The US Department of Justice is appealing the ruling. The government will also seek a stay of the decision, pending an appeal.
The CDC moratorium has been extended several times as the nation endures the ongoing economic fallout from the public health crisis. The current moratorium was set to expire on 30 June.
Landlords and property groups have repeatedly challenged the order. US District Court Judge Dabney Friedrich of Washington DC issued the ruling on Wednesday following a lawsuit from the Alabama Association of Realtors.
Roughly 8.4 million Americans reported that their households are not caught up with rent, according to a US Census Bureau survey in March.

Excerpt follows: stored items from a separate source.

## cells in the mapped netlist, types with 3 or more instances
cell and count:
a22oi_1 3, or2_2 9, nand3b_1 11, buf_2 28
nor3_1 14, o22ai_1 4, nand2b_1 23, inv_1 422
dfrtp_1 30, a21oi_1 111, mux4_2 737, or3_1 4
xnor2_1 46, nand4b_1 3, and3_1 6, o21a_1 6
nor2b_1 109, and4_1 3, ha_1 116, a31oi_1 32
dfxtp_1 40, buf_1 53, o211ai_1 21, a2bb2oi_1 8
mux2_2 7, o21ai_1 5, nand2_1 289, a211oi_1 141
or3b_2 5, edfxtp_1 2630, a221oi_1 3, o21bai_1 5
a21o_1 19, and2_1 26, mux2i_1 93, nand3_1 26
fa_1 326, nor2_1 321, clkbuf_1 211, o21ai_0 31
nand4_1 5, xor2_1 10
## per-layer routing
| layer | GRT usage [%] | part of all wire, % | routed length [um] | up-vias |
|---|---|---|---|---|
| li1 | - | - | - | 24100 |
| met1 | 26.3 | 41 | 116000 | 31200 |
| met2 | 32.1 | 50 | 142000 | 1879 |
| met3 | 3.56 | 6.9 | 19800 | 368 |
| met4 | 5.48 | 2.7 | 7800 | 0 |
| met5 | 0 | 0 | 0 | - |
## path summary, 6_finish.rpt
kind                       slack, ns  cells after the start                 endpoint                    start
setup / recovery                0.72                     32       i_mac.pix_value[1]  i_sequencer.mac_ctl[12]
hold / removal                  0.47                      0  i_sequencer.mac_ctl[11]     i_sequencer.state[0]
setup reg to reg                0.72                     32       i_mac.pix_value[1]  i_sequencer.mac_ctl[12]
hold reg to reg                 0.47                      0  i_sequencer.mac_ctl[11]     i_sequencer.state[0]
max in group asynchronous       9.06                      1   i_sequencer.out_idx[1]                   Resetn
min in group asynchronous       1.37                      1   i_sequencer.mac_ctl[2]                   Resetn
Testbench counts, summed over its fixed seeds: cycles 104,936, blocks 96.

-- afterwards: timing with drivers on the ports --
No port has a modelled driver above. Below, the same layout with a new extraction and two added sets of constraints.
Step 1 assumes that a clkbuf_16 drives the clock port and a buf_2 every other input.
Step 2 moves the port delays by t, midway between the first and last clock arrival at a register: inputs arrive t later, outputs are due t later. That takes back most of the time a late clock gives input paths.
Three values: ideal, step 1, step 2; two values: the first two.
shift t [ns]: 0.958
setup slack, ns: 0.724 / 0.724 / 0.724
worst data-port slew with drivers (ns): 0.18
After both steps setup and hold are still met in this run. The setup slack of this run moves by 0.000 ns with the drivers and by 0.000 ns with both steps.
Context: an optimization exercise on an open-source flow, tuned for small area and a short achievable clock period. The choices shown serve that exercise and are no tape-out recipe.
In this exercise RTL edits were held to simulation tests only and were not proved equivalent to the original.

v6:
## ibexc_data_tag_bridge
module ibexc_data_tag_bridge #(
    parameter logic [31:0] TagBase        = 32'h2001_0000,
    parameter int          NumGranules    = 2048,
    parameter int          MaxOutstanding = 2
) (
    input  logic        clk_i,
    input  logic        rst_ni,
    input  logic        core_req_i,
    output logic        core_gnt_o,
    output logic        core_rvalid_o,
    input  logic        core_we_i,
    input  logic [3:0]  core_be_i,
    input  logic [31:0] core_addr_i,
    input  logic [32:0] core_wdata_i,
    input  logic        core_is_cap_i,
    output logic [32:0] core_rdata_o,
    output logic        core_err_o,
    output logic        bus_req_o,
    input  logic        bus_gnt_i,
    input  logic        bus_rvalid_i,
    output logic        bus_we_o,
    output logic [3:0]  bus_be_o,
    output logic [31:0] bus_addr_o,
    output logic [31:0] bus_wdata_o,
    input  logic [31:0] bus_rdata_i,
    input  logic        bus_err_i,
    output logic        protocol_err_o
);
Settings: LEC_CHECK=0, CAP_MARGIN=20, CORE_MARGIN=2, CORE_UTILIZATION=40, CTS_CLUSTER_DIAMETER=50, CTS_CLUSTER_SIZE=24, SETUP_SLACK_MARGIN=3.6, SLEW_MARGIN=35, SYNTH_HIERARCHICAL=1; clock period 7.0 ns.
standard.sh (not shown) runs the stock make flow with config.mk's settings and CLKGATE_MAP_FILE= SYNTH_SCRIPT=/design/flow/synth_recipe.tcl, a recipe that flattens the netlist after the stock synthesis.
==> flow/flow/run.sh <==
#!/bin/bash
# The standard layout (standard.sh), with plain buffers rather than delay
# cells on the ports and no dummy clock loads. standard.sh's output goes to
# standard.log.
set -o pipefail
export BUFFER_PORTS_ARGS="-buffer_cell sky130_fd_sc_hd__buf_2"
export CTS_ARGS="-sink_clustering_enable -repair_clock_nets -dont_use_dummy_load -sink_clustering_size 24 -sink_clustering_max_diameter 50"
bash standard.sh > standard.log 2>&1
## Diff of input files: v7 against v6
diff --git a/flow/design.v b/flow/design.v
--- a/flow/design.v
+++ b/flow/design.v
@@ -96,21 +96,34 @@
     assign n_in_region = (core_addr_i[31:RegW] == TagBase[31:RegW]);
     assign n_row       = core_addr_i[RegW-1:3+ColW];
     assign n_col       = core_addr_i[ColW+2:3];
     logic [NRow-1:0] rrow;
     logic [NCol-1:0] bankrd [NBnk];
     logic [NCol-1:0] rowraw;     
+    logic [NCol-1:0] rowrawn;
     always_comb begin
         for (int r = 0; r < NRow; r++) rrow[r] = (n_row == r);
-        rowraw = '1;
-        for (int b = 0; b < NBnk; b++) rowraw = rowraw & bankrd[b];
-        rowraw = ~rowraw;
+        rowrawn = '1;
+        for (int b = 0; b < NBnk; b++) rowrawn = rowrawn & bankrd[b];
+        rowraw = ~rowrawn;
     end
     logic            n_same, n_fwd;
     assign n_same = wcommit & (h_row == n_row);
     assign n_fwd  = clr_q | n_same;
+    logic [NCol-1:0] rcol;
+    logic            n_raw;
+    always_comb begin
+        for (int c = 0; c < NCol; c++) rcol[c] = (n_col == c);
+    end
+    ibexc_data_tag_bridge_csel #(
+        .NC (NCol)
+    ) u_csel (
+        .rown_i (rowrawn),
+        .sel_i  (rcol),
+        .bit_o  (n_raw)
+    );
     logic n_rd_en;
     assign n_rd_en = ~core_we_i & core_is_cap_i & n_in_region;
     logic [NRow-1:0] wa, wb;
     logic [NCol-1:0] wd;
     logic [NCol-1:0] wy [NBnk];
     logic [NBnk-1:0] wany;
@@ -138,13 +151,13 @@
             .wy_i   (wy[b]),
             .rsel_i (rrow[b*BRow +: BRow]),
             .rdn_o  (bankrd[b])
         );
     end
     always_ff @(posedge clk_i) begin
-        nt_raw_q <= rowraw[n_col];
+        nt_raw_q <= n_raw;
         nt_c1_q  <= n_rd_en & ~(clr_q | (n_same & (h_col == n_col)));
         nt_c0_q  <= n_rd_en & ~clr_q & n_same & (h_col == n_col) & h_wval;
     end
     always_ff @(posedge clk_i) begin
         for (int k = 0; k < 2; k++) begin
             if (push && (wr_q == (k == 1))) begin
@@ -225,6 +238,15 @@
     always_comb begin
         rd = '0;
         for (int r = 0; r < NR; r++) rd = rd | (tags_q[r] & {NC{rsel_i[r]}});
     end
     assign rdn_o = ~rd;
 endmodule
+module ibexc_data_tag_bridge_csel #(
+    parameter int NC = 16
+) (
+    input  logic [NC-1:0] rown_i,
+    input  logic [NC-1:0] sel_i,
+    output logic          bit_o
+);
+    assign bit_o = |(~rown_i & sel_i);
+endmodule
[summary]
Re final number of setup-violating endpoints: no difference whatsoever between v7 and v6. [v7 vs v6] worst setup slack: higher in v7. Looking at hold slack across both flows, v7 is the weaker of the two, with v6 ahead. Reported for v6 and v7, global route total overflow turned out identical to the last digit. Where shortest period the worst path allows is concerned, v6 is outperformed by v7. [compare] base=v6 new=v7: number of antenna violations at the first check in global routing increased 8, total inserted antenna cells went up by 2, final routed wirelength across all metal layers -3.8%, arrival time of the worst setup path went down.

separate check: timing with driven ports:
In the flow no input, the clock included, has a driving cell. The finished layouts below were timed again as built, in two steps.
Step 1 assumes that a clkbuf_16 drives the clock port and a buf_2 every other input.
Step 2 moves the port delays by t, midway between the first and last clock arrival at a register: inputs arrive t later, outputs are due t later. That takes back most of the time a late clock gives input paths.
a / b / c = no drivers / after step 1 / after step 2; a / b = the first two.
run | t (ns) | setup WS [ns] | cell pins on the clock port's net
v6 | 0.889 | 3.212 / 3.142 / 2.253 | 1
v7 | 0.924 | 3.369 / 3.335 / 2.492 | 1
After both steps every run listed still meets setup and hold. The setup slack of v6, which loses most, moves by -0.070 ns with the drivers and by -0.959 ns with both steps.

That month, more than 2,200 civil rights, housing and health organisations urged the Biden administration to extend the ban to prevent a “catastrophic wave of evictions” in the weeks to follow.
A CDC form to declare eligibility for the moratorium protection was downloaded nearly 114,000 times from September through January, according to CDC data shared with The Independent through a Freedom of Information Act request.
The form was downloaded 50,680 times in September, when the moratorium was first announced.
An Eviction Lab assessment from the moratorium’s first six months reported more than 163,000 eviction filings from September through February – a 44 per cent spike from what the organisation would report in a typical year. But those filings include cities and states with strong protections against evictions during the pandemic.
At least 1.55 million fewer eviction cases were filed nationwide in 2020 than in a typical year, according to Eviction Lab.
The organisation also found that the CDC moratorium “has had much larger effects in some cities than in others,” with varied “interpretation, adoption and implementation” across jurisdictions.
The CDC measure applies to individual renters making $99,000 or less and couples earning less than $198,000 or living in “congregate housing” who must declare that they are unable to pay for housing because of Covid-19-related hardships and risk homelessness if evicted.
Mr Biden’s American Rescue Plan – a $1.9 trillion package to combat the public health crisis – extended the moratorium and provided billions of dollars in rental and housing assistance, though housing advocates and progressive lawmakers have sought permanent or long-term solutions to the housing crisis and have revived calls to cancel rent and mortgage payments.
The Biden administration “should continue to vigorously defend and enforce the moratorium, at least until emergency rental assistance provided by Congress reaches the renters who need it to remain stably housed,” said Diane Yentel, director of the National Low Income Housing Coalition.